Collected data:
*** Begin section ***

--- src/rtl/net_batch_runner.sv ---
// net_batch_runner: Avalon-MM batch runner that feeds {A,B} pairs to a combinational network core and queues its results
// Optional feature: define NET_BATCH_CYCLE_COUNT_EN to add a busy-cycle counter at address 5
// Ports:
//   clk, reset (sync, active-high)
//   avs_s0_address/read/write/writedata/readdata : register slave (0 a_hold, 1 push pair, 2 pop result,
//                                                  3 status/control, 4 done_count, 5 busy-cycle count)
//   net_in  : registered {A,B} operand pair to the network core
//   net_out : network core result, combinational from net_in
//   busy    : high whenever the sequencer is not idle
module net_batch_runner #(
    parameter int DEPTH  = 8,
    parameter int SETTLE = 2
) (
    input  logic        clk,
    input  logic        reset,
    input  logic [3:0]  avs_s0_address,
    input  logic        avs_s0_read,
    input  logic        avs_s0_write,
    input  logic [31:0] avs_s0_writedata,
    output logic [31:0] avs_s0_readdata,
    output logic [63:0] net_in,
    input  logic [31:0] net_out,
    output logic        busy
);
    localparam int AW = $clog2(DEPTH);
    typedef enum logic [1:0] {S_IDLE, S_LOAD, S_SETTLE, S_CAPTURE} state_t;
    state_t state;
    logic [63:0] in_mem [DEPTH];
    logic [31:0] res_mem [DEPTH];
    logic [AW-1:0] in_wp, in_rp, res_wp, res_rp;
    logic [6:0] in_count, res_count, in_count_n;
    logic [31:0] a_hold, done_count, rd;
    logic [3:0] settle_cnt;
    logic run, ovf, udf;
    logic wr_a, wr_b, wr_ctl, rd_res, in_full, res_full, res_empty;
    logic in_push, in_pop, res_push, res_pop;
    assign wr_a      = avs_s0_write && avs_s0_address == 4'd0;
    assign wr_b      = avs_s0_write && avs_s0_address == 4'd1;
    assign wr_ctl    = avs_s0_write && avs_s0_address == 4'd3;
    assign rd_res    = avs_s0_read && avs_s0_address == 4'd2;
    assign in_full   = in_count == 7'(DEPTH);
    assign res_full  = res_count == 7'(DEPTH);
    assign res_empty = res_count == 7'd0;
    assign res_pop   = rd_res && !res_empty;
    // A result pop in the same cycle frees the slot the capture needs
    assign res_push  = state == S_CAPTURE && (!res_full || res_pop);
    assign in_pop    = res_push;
    assign in_push   = wr_b && (!in_full || in_pop);
    assign in_count_n = in_count + 7'(in_push) - 7'(in_pop);
    assign busy = state != S_IDLE;
`ifdef NET_BATCH_CYCLE_COUNT_EN
    logic [31:0] cyc_count;
    always_ff @(posedge clk) begin
        if (reset || (avs_s0_write && avs_s0_address == 4'd5))
            cyc_count <= '0;
        else if (busy)
            cyc_count <= cyc_count + 32'd1;
    end
`endif
    always_comb begin
        rd = '0;
        case (avs_s0_address)
            4'd2: rd = res_empty ? 32'd0 : res_mem[res_rp];
            4'd3: rd = {16'b0, res_count, in_count, udf, ovf};
            4'd4: rd = done_count;
`ifdef NET_BATCH_CYCLE_COUNT_EN
            4'd5: rd = cyc_count;
`endif
            default: rd = '0;
        endcase
    end
    assign avs_s0_readdata = avs_s0_read ? rd : 32'd0;
    // Storage arrays carry no reset; validity is tracked by the pointers and counts
    always_ff @(posedge clk) begin
        if (in_push)
            in_mem[in_wp] <= {a_hold, avs_s0_writedata};
        if (res_push)
            res_mem[res_wp] <= net_out;
    end
    always_ff @(posedge clk) begin
        if (reset) begin
            state      <= S_IDLE;
            in_wp      <= '0;
            in_rp      <= '0;
            res_wp     <= '0;
            res_rp     <= '0;
            in_count   <= '0;
            res_count  <= '0;
            a_hold     <= '0;
            net_in     <= '0;
            done_count <= '0;
            settle_cnt <= '0;
            run        <= 1'b0;
            ovf        <= 1'b0;
            udf        <= 1'b0;
        end else begin
            if (wr_a)
                a_hold <= avs_s0_writedata;
            if (in_push)
                in_wp <= in_wp + 1'b1;
            if (in_pop)
                in_rp <= in_rp + 1'b1;
            in_count <= in_count_n;
            if (res_push) begin
                res_wp     <= res_wp + 1'b1;
                done_count <= done_count + 32'd1;
            end
            if (res_pop)
                res_rp <= res_rp + 1'b1;
            res_count <= res_count + 7'(res_push) - 7'(res_pop);
            if (wr_ctl)
                run <= (run | avs_s0_writedata[0]) & ~avs_s0_writedata[2];
            // A new error event in the same cycle as a clear still leaves the flag set
            ovf <= (ovf & ~(wr_ctl & avs_s0_writedata[1])) | (wr_b & in_full & ~in_pop);
            udf <= (udf & ~(wr_ctl & avs_s0_writedata[1])) | (rd_res & res_empty);
            case (state)
                S_IDLE:
                    if (run && in_count != 7'd0)
                        state <= S_LOAD;
                S_LOAD: begin
                    net_in     <= in_mem[in_rp];
                    settle_cnt <= 4'(SETTLE - 1);
                    state      <= S_SETTLE;
                end
                S_SETTLE:
                    if (settle_cnt == 4'd0)
                        state <= S_CAPTURE;
                    else
                        settle_cnt <= settle_cnt - 4'd1;
                default:
                    if (res_push)
                        state <= (run && in_count_n != 7'd0) ? S_LOAD : S_IDLE;
            endcase
        end
    end
endmodule

--- config.mk ---
export PLATFORM = sky130hd
export DESIGN_NAME = net_batch_runner
export DESIGN_NICKNAME = d
export VERILOG_FILES = /design/src/rtl/net_batch_runner.sv
export SDC_FILE = /design/constraint.sdc
export NUM_CORES = 1
export LEC_CHECK = 0
export BUFFER_PORTS_ARGS = -buffer_cell sky130_fd_sc_hd__buf_2
export CORE_MARGIN = 4
export CORE_UTILIZATION = 40
export CTS_BUF_LIST = sky130_fd_sc_hd__clkbuf_2
export DETAILED_ROUTE_END_ITERATION = 8
export PLACE_DENSITY_LB_ADDON = 0.3
export SLEW_MARGIN = 20
export SYNTH_ARGS = -nofsm -noshare
export SYNTH_HDL_FRONTEND = slang
export SYNTH_SLANG_ARGS = --single-unit
--- constraint.sdc ---
create_clock -name clk -period 11.4 [get_ports clk]
set_input_delay 2.28 -clock clk [delete_from_list [all_inputs] [get_ports clk]]
set_output_delay 2.28 -clock clk [all_outputs]
set_load 0.02 [all_outputs]
==> results.md, run 1 <==
* GR Util All Layers at 17.6%
* RSZ-0062 raised after global routing: false
* GPL Wtd Cong at 0.770
* Chip height at 307 microns
* Vias/cell at 5.24
* Root Buffer: clkbuf_2
* Post-CTS Resized at 0
* Final hold vios at 0
* First-pass GRT wire length at 124,000 microns
* I/O Pins at 169
* #FFs+latches synth at 934
* Clock sink count at 934
* Worst-path clk slew at 0.10 ns
* Core area at 0.0886 sq mm
* Port Buffer Count at 168
* Synth top area cells: edfxtp_1 64%, mux4_2 12%, dfxtp_1 9.3%, mux2i_1 2.3%, nor2_1 1.8%
* CTS Buffer Depth at 3
* DRT antenna net count at 0
* Minimum clock period at 6.76 ns
* Seq pwr share at 59.0%
* Clock network power share at 33.5%
* WS Path Type: in -> out
* CP max FO at 11
* Net Sw Power at 1.67 mW
* DRC Markers at 0
* Comb pwr share at 7.5%
* Synth Area per Inst at 18.3 sq um
* Post-synth top area share at 64.3%
* Power per Cell Area at 160 mW/mm^2
* Least-Margin Pin Slew at 1.11 ns
* Setup Buffers After CTS at 0
* Post-synth top cells: 768 x edfxtp_1, 192 x mux4_2, 172 x nor2_1
* Post-synthesis async set-or-reset flop share at 0%
* Worst Hold Class: reg -> reg
* Area after DPL at 0.0381 sq mm
* Sw frac at 26.0%
* Outcome: finished, final reports clean
* Final Skew at 0.112 ns
* Largest area contributor in the netlist: edfxtp_1
* Initial antenna violation count at 12
* Num CTS Buffers at 221
* Drt total wl at 82,300 microns
* Vias in the first global route at 20,100
* Post-Syn Area at 0.0359 sq mm
* Top achievable clock speed at 148 MHz
* Die Area at 0.0945 sq mm
* Final Max Tran Viols at 0
* Layout area overhead at 12.2%
* Final setup vio count at 0
* Rows at 109
* Hold Buf Count CTS at 0
* Final period util at 59.3%
* Hpwl dp at 47,700 microns
* TritonCTS clock tree: yes
* Critical path endpoint category: output pin
* Internal Power at 4.75 mW
* Cells after Synth at 1,965
* Synth Flop Type: edfxtp_1
* WL/cell at 22.6 microns
* Startpoint Class: input pin
* WP data arrival at 4.48 ns
* Share of cells above drive strength 1 at 32.5%
* Syn Nets at 2,069
* Fillcell total at 7,804
* Worst skew pair latency at 1.46 ns
* Final net count at 2,387
* Initial DRC Count at 1,350
* Critical Path RT at 9.12 ns
* Setup TNS at 0 ns
* Largest net degree at the start of global routing at 107
* Lkg Pwr at 13.3 nW
* DR pass1 iterations at 6
* GRT overflow at 0
* Routed via count at 19,100
* Total of max-cap violations at 0
* Post-synth EDFFs at 768
* Worst vdd ir at 0.0928 mV
* Seq/Total Area, Yosys at 73.6%
* Finished Cell Area at 0.0402 sq mm
* Worst relative slew slack at 25.2%
* Die X at 307 microns
* Ys Warns at 0
* Initial Util at 40.5%
* H-tree level count at 4
* Distinct cell type count after synthesis at 51
* Most frequent cell after synthesis: edfxtp_1
==> final cells by class <==
class / count / area [sq um] / share of cell area, %
repair buffers: 205 / 1140 / 2.84
inverters: 24 / 92.6 / 0.230
clock buffers: 337 / 1690 / 4.19
well taps: 1165 / 1460 / 3.62
flip-flops and latches: 934 / 26400 / 65.6
multi-input cells: 897 / 9050 / 22.5
clock inverters: 75 / 387 / 0.961
diodes: 7 / 17.5 / 0.0435
==> kinds of logic after synthesis <==
| kind of cell | after synthesis | synth area share, % |
|---|---|---|
| AOI/OAI and AO/OA | 169 | 3.34 |
| DFF | 934 | 73.6 |
| adders and majority gates | 32 | 1.16 |
| xor gates and xnor gates | 47 | 1.15 |
| and+or+nand+nor | 359 | 4.45 |
| buffers and inverters | 134 | 1.50 |
| muxes | 290 | 14.8 |
==> sequential cells by signal, summed over array words and instances, names as in the netlist, 4 cells and up, named ones only <==
register    count
in_mem        512
res_mem       256
net_in         64
a_hold         32
done_count     32
in_count        7
res_count       7
settle_cnt      4
==> per-stage QoR <==
stage / setup slack [ns] / total power, mW / instances / hold slack, ns / util (%)
global route: 4.20 / 6.79 / 3641 / 0.512 / 45.4
detailed placement: 4.62 / 4.36 / 3225 / 0.479 / 43.0
finish: 4.64 / 6.42 / 3644 / 0.489 / 45.4
CTS: 4.32 / 6.54 / 3637 / 0.493 / 45.4
global placement: 4.67 / 4.35 / 3225 / 0.455 / 43.0
floorplan: 2.40 / 4.17 / 1965 / 0.454 / -
==> power by group through the flow <==
stage,clock network [mW],registers (mW),logic [mW]
2_1_floorplan,0,3.92,0.248
3_3_place_gp,0,3.87,0.477
3_5_place_dp,0,3.87,0.490
4_1_cts,2.25,3.79,0.492
5_1_grt,2.45,3.80,0.537
6_report,2.15,3.79,0.484
==> layout by cell type, fill, tap and decap left out, types with 3 or more instances in the layout <==
| cell | instances |
|---|---|
| a211oi_1 | 66 |
| a21oi_1 | 64 |
| a222oi_1 | 16 |
| and3_1 | 14 |
| and4_1 | 5 |
| buf_2 | 167 |
| buf_4 | 35 |
| clkbuf_2 | 337 |
| clkinv_1 | 54 |
| clkinv_2 | 11 |
| clkinvlp_4 | 3 |
| dfxtp_1 | 160 |
| dfxtp_4 | 4 |
| diode_2 | 7 |
| edfxtp_1 | 768 |
| ha_1 | 29 |
| inv_1 | 22 |
| mux2_2 | 16 |
| mux2i_1 | 82 |
| mux4_2 | 192 |
| nand2_1 | 96 |
| nand2b_1 | 6 |
| nand3_1 | 14 |
| nand4_1 | 13 |
| nor2_1 | 169 |
| nor2_4 | 3 |
| nor2b_1 | 6 |
| nor3_1 | 8 |
| nor3_2 | 4 |
| nor3b_2 | 6 |
| nor4b_2 | 4 |
| o21ai_0 | 4 |
| o21bai_1 | 3 |
| or3_1 | 3 |
| xnor2_1 | 9 |
| xor2_1 | 38 |
==> worst paths after layout <==
check | startpoint | endpoint | slack, ns | cells past startpoint
setup / recovery | avs_s0_address[0] | avs_s0_readdata[4] | 4.64 | 7
hold / removal | net_in[34] | net_in[34] | 0.49 | 2
setup reg to reg | res_count[4] | res_count[6] | 7.26 | 18
hold reg to reg | net_in[34] | net_in[34] | 0.49 | 2
==> critical path, cell delays in order <==
cell and delay, ns:
buf_2 0.13, or4b_4 0.62, a21oi_1 0.70, buf_4 0.32, a222oi_1 0.10, nor2_1 0.14
buf_2 0.17
==> metal layers <==
layer | vias to the layer above | wire (microns) | GRT usage, %
met3 | 118 | 5160 | 4.80
met5 | - | 55 | 0
met4 | 8 | 1490 | 5.76
met1 | 9811 | 32900 | 21.6
met2 | 554 | 42700 | 30.3
li1 | 8601 | - | -
Power figures use the tool's default switching activity.
==> run 2, diff against run 1 <==
- ABC_AREA: unset -> 1
- clock period: 11.4 -> 5.6 ns (I/O delays scaled with it)
==> results.md, run 2 <==
* Cell family with most CP delay: buffers and inverters
* Initial Util at 40.3% (-0.13 points)
* Port Buffer Count at 168 (unchanged)
* Clock sink count at 934 (unchanged)
* Die X at 312 microns (+1.6%)
* XOR/XNOR Fraction of Synth Area at 0.237% (-0.91 points)
* Most frequent cell after synthesis: edfxtp_1
* Worst Hold Class: in -> reg
* Multiplexer share of the synthesized area at 0% (-15 points)
* Synth Area per Inst at 11.8 sq um (-35%)
* First-pass GRT wire length at 148,000 microns (+19%)
* Syn Nets at 3,229 (+56%)
* Final net count at 3,545 (+49%)
* GRT overflow at 0 (unchanged)
* Worst skew pair latency at 1.51 ns (+0.05 ns)
* Layout area overhead at 13.8%
* Slowest stage cell on the critical path: inv_1
* RSZ-0062 raised after global routing: false
* Post-synthesis async set-or-reset flop share at 0% (unchanged)
* Routed via count at 25,700 (+35%)
* Final hold vios at 0 (unchanged)
* Worst Hold Depth at 2 (unchanged)
* DRT antenna net count at 0 (unchanged)
* Post-synth EDFFs at 768 (unchanged)
* GR Util All Layers at 19.5% (+1.9 points)
* Cells after Synth at 3,125 (+59%)
* Drt total wl at 96,100 microns (+17%)
* Worst Reg2Reg Path Length in Cells at 20 (+2)
* Internal Power at 9.68 mW (+100%)
* Largest net degree at the start of global routing at 258 (+140%)
* WS Path Type: reg -> out
* Post-synth top area share at 62.3% (-2.0 points)
* Synth Flop Type: edfxtp_1
* Worst-path clk slew at 0.10 ns (about the same)
* Final Max Tran Viols at 0 (unchanged)
* Worst path bufs/invs at 4 (+1)
* Critical path endpoint category: output pin
* Post-Syn Area at 0.0370 sq mm (+3.2%)
* Sw frac at 26.6% (+0.60 points)
* Synth Area in Adders at 1.12% (-0.036 points)
* Root Buffer: clkbuf_2
* Final setup vio count at 0 (unchanged)
* CP peak stage delay at 0.78 ns (+0.08 ns)
* Compound-Gate Fraction of Synth Area at 14.6% (+11 points)
* DR pass1 iterations at 5 (-1)
* Comb pwr share at 7.3% (-0.2 points)
* Minimum clock period at 5.34 ns
* I/O Pins at 169 (unchanged)
* Synth top area cells: edfxtp_1 62%, dfxtp_1 9.0%, o21ai_0 7.4%, nor2_1 4.8%, nand2_1 2.6%
* Number of flip-flops in the largest register at 512 (unchanged)
* Total power at 13.2 mW (+110%)
* Most common cell after layout, fill and taps aside: edfxtp_1
* WP data arrival at 4.22 ns (-0.26 ns)
* Total of max-cap violations at 0 (unchanged)
* Post-synth top cells: 768 x edfxtp_1, 545 x o21ai_0, 471 x nor2_1
* TritonCTS clock tree: yes
* Largest register by flop count: in_mem
* Critical Path RT at 4.48 ns (-4.64 ns)
* Final period util at 95.3%
* Setup Buffers After CTS at 0 (unchanged)
* Rows at 111 (+1.8%)
* Outcome: finished, final reports clean
* Ys Warns at 0 (unchanged)
* Least-Margin Pin Slew at 1.07 ns (-0.0398 ns)
* Vias/cell at 5.27 (+0.64%)
* Seq/Total Area, Yosys at 71.3% (-2.3 points)
* CP Cell Sequence: inv_1 > ha_1 > nand4_1 > nand3_1 > inv_1 > buf_4 > nand3_1 > a21oi_1 > buf_2
* CP max FO at 21 (+10)
* Initial DRC Count at 2,060 (+53%)
* DRC Markers at 0 (unchanged)
* Worst vdd ir at 0.163 mV (+76%)
* H-tree level count at 4 (unchanged)
* Instance count on the critical path at 9 (+2)
* Top achievable clock speed at 187 MHz
* #FFs+latches synth at 934 (unchanged)
* Initial antenna violation count at 8 (-4)
* Hpwl dp at 54,500 microns (+14%)
* Power per Cell Area at 313 mW/mm^2 (+96%)
* Largest area contributor in the netlist: edfxtp_1
* Setup TNS at 0 ns (unchanged)
* CTS Buffer Depth at 3 (unchanged)
* Share of cells above drive strength 1 at 17.1% (-15 points)
* Core area at 0.0918 sq mm (+3.6%)
* GPL Wtd Cong at 0.850 (+10%)
* Lkg Pwr at 14.6 nW (+10%)
* Vias in the first global route at 25,000 (+24%)
* Worst relative slew slack at 28.8% (+3.6 points)
* Seq pwr share at 58.5% (-0.5 points)
* Clock network power share at 34.2% (+0.7 points)
* Most frequent cells in the layout: 768 x edfxtp_1, 545 x o21ai_0, 455 x nor2_1
* Synth Area in Simple Gates at 8.96% (+4.5 points)
* Net Sw Power at 3.51 mW (+110%)
* Startpoint Class: flip-flop
* Num CTS Buffers at 225 (+1.8%)
* Largest registers: in_mem x512, res_mem x256, net_in x64
* WL/cell at 19.7 microns (-13%)
* Chip height at 312 microns (+1.6%)
* Largest family of logic cells by synthesized area: compound AO/OA/AOI/OAI gates
* Die Area at 0.0975 sq mm (+3.1%)
* Distinct cell type count after synthesis at 38 (-25%)
* Final Skew at 0.127 ns (+0.0152 ns)
==> run 2: cell type report <==
| cell class | count | area [sq um] |
|---|---|---|
| Antenna cell | 7 | 17.5 |
| Clock buffer | 335 | 1680 |
| Clock inverter | 79 | 447 |
| Fill cell | 8493 | 49700 |
| Inverter | 143 | 549 |
| Multi-Input combinational cell | 1849 | 9380 |
| Sequential cell | 934 | 26400 |
| Tap cell | 1243 | 1560 |
| Timing Repair Buffer | 288 | 2100 |
==> run 2: path summary, 6_finish.rpt <==
| check | slack (ns) | end | from |
|---|---|---|---|
| worst min register to register | 0.46 | flip-flop | res_rp[2] |
| worst max-delay path | 0.26 | avs_s0_readdata[23] | res_count[2] |
| worst max register to register | 2.29 | res_count[6] | res_count[4] |
| worst min-delay path | 0.26 | res_count[1] | reset |
==> run 2: cells by family (layout without fill, tap and decap cells) <==
logic type | count (synthesis) | in the layout
buf+inv | 342 | 845
simple gates | 834 | 834
xor+xnor | 10 | 10
flops | 934 | 934
other cells | 0 | 7
compound gates | 973 | 973
fa+ha+maj | 32 | 32
==> run 2: what timing repair did <==
action | in CTS | in global routing
hold buffers | 69 | 0
setup endpoints to repair | 0 | 3
resized for setup | 0 | 1
endpoints found under the hold margin | 532 | 0
==> run 2: metrics by stage <==
stage	cell area, sq um	hold slack, ns	util [%]	std cells	worst slack [ns]
after floorplan	37000	0.412	-	3125	0.357
after global placement	39200	0.439	42.7	4385	1.22
after detailed placement	39300	0.445	42.8	4387	1.20
after CTS	42100	0.0727	45.8	4870	0.0557
after global routing	42100	0.180	45.9	4878	0.0175
final	42100	0.264	45.9	4878	0.261
==> run 2: layer usage <==
layer	share of wire, %	up-vias	routed length (microns)	track usage [%]
li1	-	12200	-	-
met1	43	12600	41500	26.0
met2	48	808	46600	31.7
met3	6.1	137	5910	4.21
met4	2.2	2	2100	6.62
met5	0.014	-	13	0
==> run 2: power groups by stage <==
stage	combinational [mW]	sequential, mW	clock (mW)
floorplan	0.446	7.98	0
global placement	0.925	7.87	0
detailed placement	0.933	7.87	0
CTS	0.976	7.71	4.65
global route	1.08	7.73	5.03
finish	0.964	7.71	4.51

*** End section ***

» What you should do
In the data above, retype exactly and only the lines between the one holding "Power at 1.67 mW" and the one holding "at 82,300 microns", inclusive.

» Exercise output
* Net Sw Power at 1.67 mW
* DRC Markers at 0
* Comb pwr share at 7.5%
* Synth Area per Inst at 18.3 sq um
* Post-synth top area share at 64.3%
* Power per Cell Area at 160 mW/mm^2
* Least-Margin Pin Slew at 1.11 ns
* Setup Buffers After CTS at 0
* Post-synth top cells: 768 x edfxtp_1, 192 x mux4_2, 172 x nor2_1
* Post-synthesis async set-or-reset flop share at 0%
* Worst Hold Class: reg -> reg
* Area after DPL at 0.0381 sq mm
* Sw frac at 26.0%
* Outcome: finished, final reports clean
* Final Skew at 0.112 ns
* Largest area contributor in the netlist: edfxtp_1
* Initial antenna violation count at 12
* Num CTS Buffers at 221
* Drt total wl at 82,300 microns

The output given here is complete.